Bund und Kommunen
Dynamische Verweisungsklauseln bei Betriebsübergang
Eine zwischen dem Betriebsveräußerer und dem Arbeitnehmer einzelvertraglich vereinbarte Klausel, die dynamisch auf einen Tarifvertrag verweist, verliert ihre Dynamik im Arbeitsverhältnis mit dem Betriebserwerber nicht allein aufgrund des Betriebsübergangs (BAG, Urteil vom 30. August 2017, Aktenzeichen 4 AZR 95/14).
Der Fall
Die Klägerin ist seit 1986 als Stationshilfe in einem Krankenhaus beschäftigt. Träger des Krankenhauses war ursprünglich ein Landkreis, der Mitglied im Kommunalen Arbeitgeberverband war. Im Jahr 1995 wurde das Krankenhaus privatisiert und von einer GmbH weiterbetrieben, die ebenfalls tarifgebunden war. Der Betriebsteil, in dem die Arbeitnehmerin beschäftigt war, ging 1997 auf die KLS Facility Management GmbH über. Diese gehörte keinem Arbeitgeberverband an. Die geschlossenen Arbeitsverträge enthielten eine dynamische Verweisungsklausel, wonach sich das Arbeitsverhältnis – wie vor dem Übergang – nach dem
BMT-G II und künftig nach den diesen ergänzenden, ändernden und ersetzenden Tarifverträgen richten sollte. Später wurde die KLS FM GmbH Teil eines Krankenhaus-Konzerns. 2008 ging der Betriebsteil, in dem die Arbeitnehmerin beschäftigt war, auf eine andere Konzerngesellschaft über.

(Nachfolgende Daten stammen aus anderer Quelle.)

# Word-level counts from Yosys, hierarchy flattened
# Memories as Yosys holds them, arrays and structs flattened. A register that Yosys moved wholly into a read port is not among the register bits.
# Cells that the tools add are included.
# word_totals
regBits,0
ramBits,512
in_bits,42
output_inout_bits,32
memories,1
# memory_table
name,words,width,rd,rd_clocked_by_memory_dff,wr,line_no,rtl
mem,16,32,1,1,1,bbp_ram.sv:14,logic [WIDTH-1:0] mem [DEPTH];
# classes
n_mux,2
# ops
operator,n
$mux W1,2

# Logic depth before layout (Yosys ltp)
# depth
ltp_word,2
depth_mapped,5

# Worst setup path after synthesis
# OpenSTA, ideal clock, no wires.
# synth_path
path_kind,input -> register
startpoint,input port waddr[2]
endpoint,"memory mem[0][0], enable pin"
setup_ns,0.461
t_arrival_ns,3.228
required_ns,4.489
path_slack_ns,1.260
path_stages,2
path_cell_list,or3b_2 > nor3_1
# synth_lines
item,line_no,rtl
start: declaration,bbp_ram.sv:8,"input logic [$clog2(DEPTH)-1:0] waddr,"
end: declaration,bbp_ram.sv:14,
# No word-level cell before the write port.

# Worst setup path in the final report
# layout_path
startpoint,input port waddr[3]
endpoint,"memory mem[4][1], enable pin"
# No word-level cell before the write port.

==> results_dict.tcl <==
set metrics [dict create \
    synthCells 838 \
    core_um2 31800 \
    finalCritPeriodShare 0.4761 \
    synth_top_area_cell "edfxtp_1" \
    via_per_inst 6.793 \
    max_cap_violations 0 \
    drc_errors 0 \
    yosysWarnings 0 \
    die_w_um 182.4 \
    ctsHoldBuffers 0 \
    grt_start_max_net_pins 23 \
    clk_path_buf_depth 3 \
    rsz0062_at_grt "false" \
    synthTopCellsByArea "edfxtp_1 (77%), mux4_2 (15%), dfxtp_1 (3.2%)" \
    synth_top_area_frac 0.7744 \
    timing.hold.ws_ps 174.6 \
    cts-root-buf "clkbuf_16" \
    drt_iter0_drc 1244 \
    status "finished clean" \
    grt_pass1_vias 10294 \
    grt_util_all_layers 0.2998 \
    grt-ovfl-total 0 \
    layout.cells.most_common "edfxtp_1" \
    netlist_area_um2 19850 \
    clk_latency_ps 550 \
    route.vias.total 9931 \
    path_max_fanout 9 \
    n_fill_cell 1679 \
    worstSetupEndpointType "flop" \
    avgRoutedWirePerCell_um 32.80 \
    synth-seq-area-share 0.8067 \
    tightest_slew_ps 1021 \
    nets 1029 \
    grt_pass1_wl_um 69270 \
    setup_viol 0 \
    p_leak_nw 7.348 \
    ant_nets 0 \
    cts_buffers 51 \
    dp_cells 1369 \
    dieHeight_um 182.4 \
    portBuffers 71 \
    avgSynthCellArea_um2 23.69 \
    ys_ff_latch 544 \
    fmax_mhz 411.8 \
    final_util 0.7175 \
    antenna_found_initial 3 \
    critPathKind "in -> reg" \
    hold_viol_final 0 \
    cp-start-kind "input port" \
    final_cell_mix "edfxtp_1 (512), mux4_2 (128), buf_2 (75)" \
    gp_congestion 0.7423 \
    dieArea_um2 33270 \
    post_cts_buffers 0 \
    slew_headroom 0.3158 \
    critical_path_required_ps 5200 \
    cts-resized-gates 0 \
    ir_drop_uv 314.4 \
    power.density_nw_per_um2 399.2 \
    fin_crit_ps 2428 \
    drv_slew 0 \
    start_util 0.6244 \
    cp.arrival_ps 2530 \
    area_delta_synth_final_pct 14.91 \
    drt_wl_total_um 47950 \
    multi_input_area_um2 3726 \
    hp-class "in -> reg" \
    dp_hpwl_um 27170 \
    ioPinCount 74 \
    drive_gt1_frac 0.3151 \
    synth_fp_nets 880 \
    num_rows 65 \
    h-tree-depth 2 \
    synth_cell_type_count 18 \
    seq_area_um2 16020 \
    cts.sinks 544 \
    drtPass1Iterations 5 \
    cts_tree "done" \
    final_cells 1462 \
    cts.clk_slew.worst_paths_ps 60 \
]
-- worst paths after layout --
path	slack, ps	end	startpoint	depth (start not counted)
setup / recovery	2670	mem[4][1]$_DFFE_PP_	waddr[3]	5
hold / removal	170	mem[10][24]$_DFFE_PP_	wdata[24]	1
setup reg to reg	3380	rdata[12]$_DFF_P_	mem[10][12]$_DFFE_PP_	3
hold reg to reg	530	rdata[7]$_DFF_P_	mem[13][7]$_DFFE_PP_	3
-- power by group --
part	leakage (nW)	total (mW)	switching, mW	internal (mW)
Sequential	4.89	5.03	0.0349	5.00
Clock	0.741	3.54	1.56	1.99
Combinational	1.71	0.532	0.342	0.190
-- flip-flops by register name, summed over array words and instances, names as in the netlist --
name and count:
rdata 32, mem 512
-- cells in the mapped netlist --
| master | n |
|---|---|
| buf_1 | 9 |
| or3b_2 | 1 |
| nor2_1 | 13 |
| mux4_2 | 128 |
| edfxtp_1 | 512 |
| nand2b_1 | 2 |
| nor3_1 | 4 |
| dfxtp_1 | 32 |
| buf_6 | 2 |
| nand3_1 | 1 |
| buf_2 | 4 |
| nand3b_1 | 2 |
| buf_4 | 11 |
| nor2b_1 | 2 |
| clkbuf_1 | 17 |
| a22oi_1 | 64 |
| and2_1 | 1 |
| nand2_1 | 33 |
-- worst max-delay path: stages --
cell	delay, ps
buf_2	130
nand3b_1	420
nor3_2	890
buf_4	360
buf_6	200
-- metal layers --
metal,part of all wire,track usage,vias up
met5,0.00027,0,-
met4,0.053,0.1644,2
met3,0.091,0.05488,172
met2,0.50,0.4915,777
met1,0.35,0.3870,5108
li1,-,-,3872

Mit ihrer Klage macht sie die Anwendung des TVöD-VKA und des TVÜ-VKA auf ihr Arbeitsverhältnis geltend, da sie als den BMT-G II ersetzende Tarifverträge auf ihr Arbeitsverhältnis dynamisch anwendbar seien. Die Vorinstanzen haben der Klage stattgegeben.
Die Entscheidung
Das BAG hat den Europäischen Gerichtshof (EuGH) um eine Vorabentscheidung zur Vereinbarkeit seiner Auslegung von § 613a Abs. 1 BGB mit dem Unionsrecht ersucht. Mit Urteil vom 27. April 2017, Aktenzeichen C-680/15 und C-681/15, hat der EuGH entschieden, dass die so genannte Betriebsübergangsrichtlinie (RL 2001/23/EG) in Verbindung mit Art. 16 Charta der Grundrechte der Europäischen Union (GRC) der dynamischen Fortgeltung einer arbeitsvertraglichen Bezugnahmeklausel im Verhältnis zwischen dem Arbeitnehmer und dem Betriebserwerber nicht entgegensteht, sofern das nationale Recht sowohl einvernehmliche als auch einseitige Anpassungsmöglichkeiten für den Erwerber vorsieht. Die Revision der Beklagten vor dem BAG war daher erfolglos. Die für die Betriebsveräußerin und die Klägerin verbindliche dynamische Bezugnahmeklausel wirkt auch im Arbeitsverhältnis der Prozessparteien weiterhin dynamisch. Ein Betriebserwerber kann nach nationalem Recht sowohl einvernehmlich – durch Änderungsvertrag – als auch einseitig – durch Änderungskündigung – erforderliche Anpassungen der arbeitsvertraglichen Bedingungen vornehmen. Unter welchen Voraussetzungen eine Änderungskündigung zum Zwecke der Entdynamisierung einer Bezugnahmeklausel im Einzelfall sozial gerechtfertigt ist, bedurfte im Streitfall keiner Entscheidung.
Das Fazit
In Neuverträgen, die nach dem 1. Januar 2002 abgeschlossen worden sind, führen dynamische Bezugnahmeklauseln zur dynamischen Fortgeltung der in Bezug genommenen Tarifverträge und damit zu einer Ewigkeitsbindung. Das heißt, der Erwerber muss künftige Tarifentwicklungen weitergeben. Seit der „Alemo-Herron“-Entscheidung des EuGH vom
18. Juli 2013, Aktenzeichen C-426/11, war es streitig, ob die Dynamik auch dann greift, wenn der Erwerber an den Verhandlungen über die nach dem Übergang abgeschlossenen Tarifverträge nicht teilnehmen kann. In seinen im April 2017 ergangenen Vorabentscheidungen macht der EuGH deutlich, dass es für die dynamische Fortgeltung des Tarifvertrags auf die Änderungsmöglichkeiten des Betriebserwerbers nach nationalem Recht ankommt. Insofern hat der EuGH die Rechtsprechung des BAG grundsätzlich bestätigt, allerdings auch Vorgaben für den konkreten Fall gemacht. Der EuGH wies darauf hin, dass der Erwerber eines Unternehmens in der Lage sein müsse, nach dem Übergang, die für die Fortsetzung seiner Tätigkeit aus wirtschaftlicher Sicht erforderlichen Anpassungen vorzunehmen. Das BAG hatte nun den Sachverhalt erneut zu begutachten und entschied, dass die dynamische Bezugnahme durch den Betriebsübergang nicht beseitigt wird. Der Arbeitgeber bleibt bei Betriebsübergang also grundsätzlich gebunden.